--- What you have to do ---
Quote the records below word for word, please, from the very first line through the one that contains "localparam int J_START2 = 6;", and nothing beyond it.

_ _ _ _ _ _ _

--- src/rtl/arcade_input_pkg.sv ---
// arcade_input_pkg: joystick bit map and coin FSM states shared by the input conditioner
package arcade_input_pkg;
  localparam int J_RIGHT  = 0;
  localparam int J_LEFT   = 1;
  localparam int J_DOWN   = 2;
  localparam int J_UP     = 3;
  localparam int J_FIRE   = 4;
  localparam int J_START1 = 5;
  localparam int J_START2 = 6;
  localparam int J_COIN   = 7;
  typedef enum logic [1:0] {IDLE, PULSE, GAP} coin_state_t;
endpackage

--- src/rtl/arcade_coin_pulser.sv ---
// arcade_coin_pulser: coin edge queue turned into frame-timed pulses with a minimum low gap
module arcade_coin_pulser
  import arcade_input_pkg::*;
#(
  parameter int COIN_FRAMES = 3,
  parameter int COIN_GAP    = 2,
  parameter int COIN_QUEUE  = 3
) (
  input  logic clk_sys,
  input  logic reset_n,
  input  logic coin_src,
  input  logic tick,
  output logic coin_out
);
  localparam int PW = $clog2(COIN_QUEUE + 1);
  localparam int CW = $clog2((COIN_FRAMES > COIN_GAP ? COIN_FRAMES : COIN_GAP) + 1);
  coin_state_t state_q, state_d;
  logic [PW-1:0] pend_q, pend_d;
  logic [CW-1:0] cnt_q, cnt_d;
  logic coin_prev_q, edge_c, take;
  always_comb begin
    edge_c = coin_src & ~coin_prev_q;
    take = (state_q == IDLE) && (pend_q != '0);
    pend_d = pend_q;
    if (edge_c && !take && pend_q != PW'(COIN_QUEUE)) pend_d = pend_q + 1'b1;
    else if (take && !edge_c) pend_d = pend_q - 1'b1;
    state_d = state_q;
    cnt_d = cnt_q;
    if (take) begin
      state_d = PULSE;
      cnt_d = '0;
    end else if (tick && state_q == PULSE) begin
      if (cnt_q == CW'(COIN_FRAMES - 1)) begin
        state_d = GAP;
        cnt_d = '0;
      end else cnt_d = cnt_q + 1'b1;
    end else if (tick && state_q == GAP) begin
      if (cnt_q == CW'(COIN_GAP - 1)) begin
        state_d = IDLE;
        cnt_d = '0;
      end else cnt_d = cnt_q + 1'b1;
    end
  end
  always_ff @(posedge clk_sys or negedge reset_n) begin
    if (!reset_n) begin
      state_q <= IDLE;
      pend_q <= '0;
      cnt_q <= '0;
      coin_prev_q <= 1'b0;
    end else begin
      state_q <= state_d;
      pend_q <= pend_d;
      cnt_q <= cnt_d;
      coin_prev_q <= coin_src;
    end
  end
  assign coin_out = (state_q == PULSE);
endmodule

--- src/rtl/arcade_input_cond.sv ---
// arcade_input_cond: per-player routing, autofire and queued coin pulses between hps_io and the core
module arcade_input_cond
  import arcade_input_pkg::*;
#(
  parameter int NUM_PLAYERS = 2,
  parameter int JOY_W       = 16,
  parameter int COIN_FRAMES = 3,
  parameter int COIN_GAP    = 2,
  parameter int COIN_QUEUE  = 3,
  parameter int AF_FRAMES   = 2
) (
  input  logic                     clk_sys,
  input  logic                     reset_n,
  input  logic [NUM_PLAYERS*JOY_W-1:0] joy_in,
  input  logic                     vblank,
  input  logic                     share_mode,
  input  logic [NUM_PLAYERS-1:0]   autofire_en,
  output logic [NUM_PLAYERS*4-1:0] dir_out,
  output logic [NUM_PLAYERS-1:0]   fire_out,
  output logic                     start1,
  output logic                     start2,
  output logic [NUM_PLAYERS-1:0]   coin_out,
  output logic                     frame_tick
);
  localparam int AW = $clog2(AF_FRAMES + 1);
  logic [JOY_W-1:0] any_pad;
  logic [JOY_W-1:0] src [NUM_PLAYERS];
  logic [NUM_PLAYERS-1:0] coin_src, fire_q, fire_d, af_on_q, af_on_d;
  logic [AW-1:0] af_cnt_q [NUM_PLAYERS];
  logic [AW-1:0] af_cnt_d [NUM_PLAYERS];
  logic [NUM_PLAYERS*4-1:0] dir_q, dir_d;
  logic start1_q, start1_d, start2_q, start2_d, vblank_q, frame_tick_q, frame_tick_d;
  always_comb begin
    any_pad = '0;
    for (int p = 0; p < NUM_PLAYERS; p++) any_pad = any_pad | joy_in[p*JOY_W +: JOY_W];
    coin_src = '0;
    dir_d = '0;
    for (int p = 0; p < NUM_PLAYERS; p++) begin
      src[p] = share_mode ? any_pad : joy_in[p*JOY_W +: JOY_W];
      // shared coin credits only player 0 so one drop never yields N credits
      coin_src[p] = share_mode ? (p == 0) && any_pad[J_COIN] : src[p][J_COIN];
      dir_d[p*4 +: 4] = {src[p][J_UP], src[p][J_DOWN], src[p][J_LEFT], src[p][J_RIGHT]};
    end
    start1_d = any_pad[J_START1];
    start2_d = any_pad[J_START2];
    frame_tick_d = vblank & ~vblank_q;
  end
  always_comb begin
    fire_d = fire_q;
    af_cnt_d = af_cnt_q;
    af_on_d = '0;
    for (int p = 0; p < NUM_PLAYERS; p++) begin
      af_on_d[p] = src[p][J_FIRE] & autofire_en[p];
      if (!af_on_d[p] || !af_on_q[p]) begin
        fire_d[p] = src[p][J_FIRE];
        af_cnt_d[p] = '0;
      end else if (frame_tick_q) begin
        if (af_cnt_q[p] == AW'(AF_FRAMES - 1)) begin
          fire_d[p] = ~fire_q[p];
          af_cnt_d[p] = '0;
        end else af_cnt_d[p] = af_cnt_q[p] + 1'b1;
      end
    end
  end
  always_ff @(posedge clk_sys or negedge reset_n) begin
    if (!reset_n) begin
      dir_q <= '0;
      fire_q <= '0;
      af_on_q <= '0;
      af_cnt_q <= '{default: '0};
      start1_q <= 1'b0;
      start2_q <= 1'b0;
      vblank_q <= 1'b0;
      frame_tick_q <= 1'b0;
    end else begin
      dir_q <= dir_d;
      fire_q <= fire_d;
      af_on_q <= af_on_d;
      af_cnt_q <= af_cnt_d;
      start1_q <= start1_d;
      start2_q <= start2_d;
      vblank_q <= vblank;
      frame_tick_q <= frame_tick_d;
    end
  end
  for (genvar i = 0; i < NUM_PLAYERS; i++) begin : g_coin
    arcade_coin_pulser #(
      .COIN_FRAMES(COIN_FRAMES),
      .COIN_GAP(COIN_GAP),
      .COIN_QUEUE(COIN_QUEUE)
    ) u_pulser (
      .clk_sys(clk_sys),
      .reset_n(reset_n),
      .coin_src(coin_src[i]),
      .tick(frame_tick_q),
      .coin_out(coin_out[i])
    );
  end
  assign dir_out = dir_q;
  assign fire_out = fire_q;
  assign start1 = start1_q;
  assign start2 = start2_q;
  assign frame_tick = frame_tick_q;
endmodule
--- config.mk ---
export PLATFORM = sky130hd
export DESIGN_NAME = arcade_input_cond
export DESIGN_NICKNAME = d
export VERILOG_FILES = /design/src/rtl/arcade_input_pkg.sv /design/src/rtl/arcade_coin_pulser.sv /design/src/rtl/arcade_input_cond.sv
export SDC_FILE = /design/constraint.sdc
export NUM_CORES = 1
export LEC_CHECK = 0
export ABC_AREA = 1
export BUFFER_PORTS_ARGS = -buffer_cell sky130_fd_sc_hd__buf_2
export CORE_ASPECT_RATIO = 0.75
export CORE_UTILIZATION = 30
export CTS_CLUSTER_DIAMETER = 150
export DETAILED_ROUTE_END_ITERATION = 16
export HOLD_SLACK_MARGIN = 0.03
export SLEW_MARGIN = 5
export SYNTH_ARGS = -nofsm -noshare
export SYNTH_HDL_FRONTEND = slang
export SYNTH_SLANG_ARGS = --single-unit
--- constraint.sdc ---
create_clock -name clk_sys -period 1.16 [get_ports clk_sys]
set_input_delay 0.232 -clock clk_sys [delete_from_list [all_inputs] [get_ports clk_sys]]
set_output_delay 0.232 -clock clk_sys [all_outputs]
set_load 0.01 [all_outputs]
==> run_results.csv, run 1 <==
group,metric,value,unit
outcome,status,"finished, violations left",
outcome,violations,"design-rule violations, negative setup slack",
job,drv_cap,0,
worst_setup_path,worst_setup_path_end_kind,"output pin",
sta,timing.final.ws_setup,-68.4,ps
sta,worst_pin_slew,258,ps
sta,slew_headroom,82.8,%
clock_network,cts_tree,"done",
global_routing,grt_pass1_vias,1202,
detailed_routing,drtIter0Drc,21,
global_routing,grt_pass1_wl,5.04,mm
yosys,syn-cell-area,0.00151,mm^2
placed_design,place_congestion,0.787,
power_and_ir_drop,p_seq_share,37.7,%
clock_network,cts_root_buf,"clkbuf_8",
sta,finalSetupViolCount,4,
floorplanning,initial_core_util,32.5,%
layout,nNetsFinal,280,
detailed_routing,wl_per_cell,9.85,um
sta,fin_hold_ws,76.8,ps
yosys,synth_top_area_cell,"dfrtp_1",
yosys,yosysSeqAreaShare,56.3,%
power_and_ir_drop,p_leak,0.00108,uW
power_and_ir_drop,clkPwrFrac,24.0,%
global_routing,grt_max_degree,35,
power_and_ir_drop,swShare,34.1,%
detailed_routing,ant_nets,0,
yosys,ys.warnings.count,0,
detailed_routing,vias_per_cell,4.37,
sta,period_minus_slack,1230,ps
worst_setup_path,crit_path_max_fanout,4,
sta,rsz0062_at_grt,"yes",
worst_setup_path,cp_num_cells,3,
clock_network,cts.htree.levels,2,
yosys,synthCells,185,
floorplanning,io_pins,53,
sta,clock_skew,4.28,ps
clock_network,clkLatencyLatePin,280,ps
worst_setup_path,cp-startpoint,"g_coin[0].u_pulser.state_q[0]",
worst_setup_path,worst-path-buf-inv,2,
detailed_routing,drt_wl_total,2.95,mm
floorplanning,rows,21,
yosys,ys_types,20,
worst_setup_path,r2r_slack,0,ps
yosys,async_reset_ff_share,100,%
yosys,syn_avg_cell_area,8.17,um^2
layout,final_cells,300,
yosys,yosysMostFrequentCell,"nand2_1",
clock_network,clockBufferDepth,2,
global_routing,grt.total_usage,12.1,%
detailed_routing,drt_first_pass_iters,10,
placed_design,dp.cells,283,
yosys,synth-edff-count,0,
worst_setup_path,cp.arrival,1000,ps
power_and_ir_drop,p_switching,1410,uW
power_and_ir_drop,peakVddDrop,0.617,mV
worst_setup_path,worstSetupStartpointType,"flip-flop",
layout,post-route-util,46.1,%
layout,drive_gt1_share,35.4,%
worst_setup_path,worstSetupPathType,"flip-flop to output pin",
global_routing,grt_overflow,0,
placed_design,place_worst_setup_slack,30.4,ps
worst_setup_path,critical_path.top_delay_family,"flip-flops",
worst_setup_path,rr_startpoint,"g_coin[1].u_pulser.state_q[0]",
global_routing,antenna_found_initial,0,
yosys,synth_ff_type,"dfrtp_1",
worst_setup_path,r2r-end,"g_coin[1].u_pulser.state_q[0]",
min_path,hold_start,"vblank",
detailed_routing,drc,2,
worst_setup_path,cp_slowest_stage_delay,360,ps
placed_design,dpl.hpwl,2.04,mm
floorplanning,die_x,84.0,um
yosys,synth-seq-cells,34,
clock_network,cts.clk_slew.worst_paths,60,ps
detailed_routing,num_vias,1311,
sta,finalHoldViolations,0,
sta,min_period_over_period,106,%
yosys,synth.top_cell.area_share,56.3,%
yosys,syn_nets,223,
worst_setup_path,endpoint,"coin_out[0]",
layout,diodes,0,
layout,areaGrowthSynthToFinish,42.0,%
floorplanning,die_h,63.5,um
sta,fmax,814,MHz
power_and_ir_drop,p_comb_share,38.3,%
clock_network,cts.sinks,34,
worst_setup_path,crit_slowest_cell,"dfrtp_1",
floorplanning,coreArea,0.00465,mm^2
power_and_ir_drop,p_int,2720,uW
clock_network,cts_buffers,5,
yosys,synthTopCellsByCount,"nand2_1 (46), dfrtp_1 (34), inv_1 (26)",
min_path,hold_path_class,"primary input to flip-flop",
worst_setup_path,cp_cell_sequence,"inv_2 -> nor2_2 -> buf_2",
worst_setup_path,reg2regPathDepth,9,
floorplanning,dieArea,0.00533,mm^2
placed_design,port_buffers,36,
power_and_ir_drop,pwr_density_cell,1920,mW/mm^2
sta,slew_viol_final,0,
yosys,yosys-top-cells-area,"dfrtp_1 (56%), nand2_1 (11%), inv_1 (6.5%)",
worst_setup_path,cp.required,930,ps
-- layout by cell type, fill, tap and decap left out, drive strengths merged --
master       synthesis  layout
buf                  3      52
nand2               47      47
dfrtp               34      34
inv                 29      29
nor2                22      22
nand3               19      19
o21ai               17      17
clkbuf               0       8
a21oi                6       6
or2                  2       2
nand3b               2       2
clkinv               1       1
nand4                1       1
a21boi               1       1
and2                 1       1
dlygate4sd3          0       1
-- logic make-up after synthesis --
logic type      Yosys count  share of synthesized area (%)
flops                    34                           56.3
compound gates           24                           8.36
simple gates             94                           26.6
buf+inv                  33                           8.77
-- layer usage --
layer / share of wire [%] / wire [um] / up-vias / track usage, %
li1: - / - / 690 / -
met1: 54 / 1590 / 578 / 17.6
met2: 39 / 1160 / 37 / 16.2
met3: 5.5 / 162 / 6 / 3.80
met4: 1.4 / 42 / 0 / 5.82
met5: 0 / 0 / - / 0
-- state kept, by name, indices dropped and copies added (netlist names) --
register,flops
g_coin.u_pulser.cnt_q,4
start2,1
start1,1
af_cnt_q,4
frame_tick,1
g_coin.u_pulser.coin_prev_q,2
vblank_q,1
g_coin.u_pulser.pend_q,4
g_coin.u_pulser.state_q,4
fire_out,2
af_on_q,2
dir_out,8
-- layout make-up --
type	count	area (um^2)
Multi-Input combinational cell	118	637
Timing Repair Buffer	53	362
Clock buffer	8	110
Sequential cell	34	853
Inverter	30	113
Fill cell	442	2500
Tap cell	57	71.3
-- worst min path at each step --
| stage | endpoint | slack, ps | cells past startpoint |
|---|---|---|---|
| after global routing | vblank_q | 60 | 1 |
| after global placement | g_coin[1].u_pulser.cnt_q[1] | 210 | 2 |
| after CTS | vblank_q | 70 | 1 |
| after floorplan | af_cnt_q[0] | -60 | 0 |
| final | vblank_q | 80 | 1 |
| after detailed placement | g_coin[1].u_pulser.cnt_q[1] | 200 | 2 |
-- worst register-to-register path, stage by stage (launching register included) --
cell      delay, ps
dfrtp_1         380
inv_1           100
nor2_4           50
buf_6           130
nand2_8          80
clkinv_1         80
nand2_1          70
nand2_1          60
nand2_1          60
nand2_1          40
-- metrics by stage --
step	total power [uW]	area, um^2	TNS, ps
floorplan	2350	1510	0
global placement	2690	1820	0
detailed placement	2710	1820	0
CTS	3820	1980	-179
global route	4460	2150	-649
finish	4120	2150	-144
-- power by group through the flow --
stage                     clock (uW)  sequential [uW]  combinational [uW]
after floorplan                    0             1590                 762
after global placement             0             1560                1130
after detailed placement           0             1560                1150
after CTS                       1040             1530                1260
after global routing            1090             1590                1780
final                            991             1550                1580
-- repair_timing --
action / CTS / global route
pin swaps: 2 / 13
endpoints found under the hold margin: 34 / 0
hold buffers: 1 / 0
setup buffers: 3 / 5
resized for setup: 6 / 33
setup endpoints to repair: 3 / 16
Power figures use the tool's default switching activity.
==> run 2, diff against run 1 <==
Settings changed: PLACE_DENSITY from default to 0.51.
==> run_results.csv, run 2 (synthesis results as in run 1) <==
group,metric,value,unit
global_routing,grt_pass1_vias,1148,
floorplanning,initial_core_util,32.5,%
sta,period_minus_slack,1210,ps
layout,diodes,0,
global_routing,antenna_found_initial,0,
sta,rsz0062_at_grt,"yes",
sta,min_period_over_period,104,%
floorplanning,die_h,63.5,um
clock_network,cts_buffers,5,
layout,final_cell_mix,"nand2_1 (41), buf_2 (34), dfrtp_1 (32)",
worst_setup_path,worstSetupStartpointType,"flip-flop",
clock_network,cts_root_buf,"clkbuf_8",
worst_setup_path,crit_path_max_fanout,4,
worst_setup_path,crit_slowest_cell,"dfrtp_2",
power_and_ir_drop,peakVddDrop,0.593,mV
worst_setup_path,worstSetupPathType,"flip-flop to output pin",
clock_network,cts.htree.levels,2,
floorplanning,coreArea,0.00465,mm^2
min_path,hold_path_class,"primary input to flip-flop",
detailed_routing,wl_per_cell,10.4,um
sta,slew_viol_final,0,
clock_network,cts.sinks,34,
clock_network,cts.clk_slew.worst_paths,70,ps
placed_design,place_congestion,0.777,
floorplanning,die_x,84.0,um
global_routing,grt_pass1_wl,5.14,mm
worst_setup_path,cp.arrival,980,ps
worst_setup_path,cp_slowest_stage_delay,460,ps
sta,finalSetupViolCount,8,
layout,areaGrowthSynthToFinish,40.1,%
detailed_routing,num_vias,1269,
floorplanning,io_pins,53,
global_routing,grt.total_usage,12.5,%
placed_design,dp.cells,282,
detailed_routing,drc,7,
worst_setup_path,critical_path.top_delay_family,"flip-flops",
job,drv_cap,0,
layout,post-route-util,45.5,%
layout,nNetsFinal,278,
placed_design,dpl_cell_area,0.00181,mm^2
detailed_routing,drt_wl_total,3.09,mm
layout,fill_cells,456,
layout,final_cells,298,
global_routing,grt_max_degree,35,
layout,largest_reg_flops,8,
worst_setup_path,worst_setup_path_end_kind,"output pin",
power_and_ir_drop,pwr_density_cell,2070,mW/mm^2
worst_setup_path,r2r_slack,-30,ps
detailed_routing,drt_first_pass_iters,13,
layout,drive_gt1_share,34.0,%
placed_design,port_buffers,36,
power_and_ir_drop,p_leak,0.00108,uW
sta,slew_headroom,83.8,%
outcome,violations,"design-rule violations, negative setup slack",
floorplanning,dieArea,0.00533,mm^2
sta,worst_pin_slew,244,ps
worst_setup_path,cp_cell_sequence,"nor2_2 -> buf_2",
sta,finalHoldViolations,0,
sta,timing.final.ws_setup,-47.1,ps
detailed_routing,vias_per_cell,4.26,
outcome,status,"finished, violations left",
layout,final_area,0.00212,mm^2
sta,clock_skew,1.94,ps
sta,fmax,828,MHz
clock_network,clockBufferDepth,2,
clock_network,clkLatencyLatePin,280,ps
placed_design,dpl.hpwl,2.06,mm
global_routing,grt_overflow,0,
layout,mostFrequentLayoutCell,"nand2_1",
clock_network,cts_tree,"done",
detailed_routing,ant_nets,0,
worst_setup_path,cp.required,930,ps
worst_setup_path,worst-path-buf-inv,1,
floorplanning,rows,21,
detailed_routing,drtIter0Drc,51,
## run 2: timing repair
action                     in CTS  in global routing
setup endpoints to repair       3                 15
hold endpoints to repair       34                  0
hold buffers                    1                  0
setup buffers                   5                  2
pin swaps                       2                  7
resized for setup               6                 20
## run 2: stage by stage
stage               total power, uW  setup TNS (ps)  setup WS, ps  hold slack, ps
floorplan                      2350               0           104           -63.6
finish                         4370            -221         -47.1            64.3
global placement               2700               0          16.1             205
global route                   4680            -962          -124            52.8
CTS                            4180            -174         -89.6            56.3
detailed placement             2700               0          25.4             209
## run 2: final cells by class
cell class | count | area (um^2) | share of cell area, %
Timing Repair Buffer | 51 | 332 | 15.7
Clock buffer | 6 | 82.6 | 3.90
Multi-Input combinational cell | 118 | 606 | 28.6
Inverter | 30 | 113 | 5.32
Tap cell | 57 | 71.3 | 3.37
Sequential cell | 34 | 853 | 40.3
Clock inverter | 2 | 60.1 | 2.84
## run 2: routing by layer
metal	GRT usage, %	wire [um]
met3	5.37	222
met1	17.5	1570
met4	5.17	35
met5	0	0
met2	16.7	1260
## run 2: path summary, 6_finish.rpt
kind,start,end,cells past startpoint
max,g_coin[1].u_pulser.state_q[1],coin_out[1],2
min,vblank,vblank_q,1
max reg2reg,g_coin[1].u_pulser.state_q[0],g_coin[1].u_pulser.state_q[0],7
min reg2reg,vblank_q,frame_tick,1
max in group asynchronous,reset_n,g_coin[0].u_pulser.coin_prev_q,3
min in group asynchronous,reset_n,g_coin[1].u_pulser.cnt_q[1],3
## run 2: power by group
part | internal [uW] | switching [uW] | total (uW)
Combinational | 657 | 806 | 1460
Sequential | 1400 | 154 | 1550
Clock | 917 | 441 | 1360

_ _ _ _ _ _ _

--- Response to this task ---
--- src/rtl/arcade_input_pkg.sv ---
// arcade_input_pkg: joystick bit map and coin FSM states shared by the input conditioner
package arcade_input_pkg;
  localparam int J_RIGHT  = 0;
  localparam int J_LEFT   = 1;
  localparam int J_DOWN   = 2;
  localparam int J_UP     = 3;
  localparam int J_FIRE   = 4;
  localparam int J_START1 = 5;
  localparam int J_START2 = 6;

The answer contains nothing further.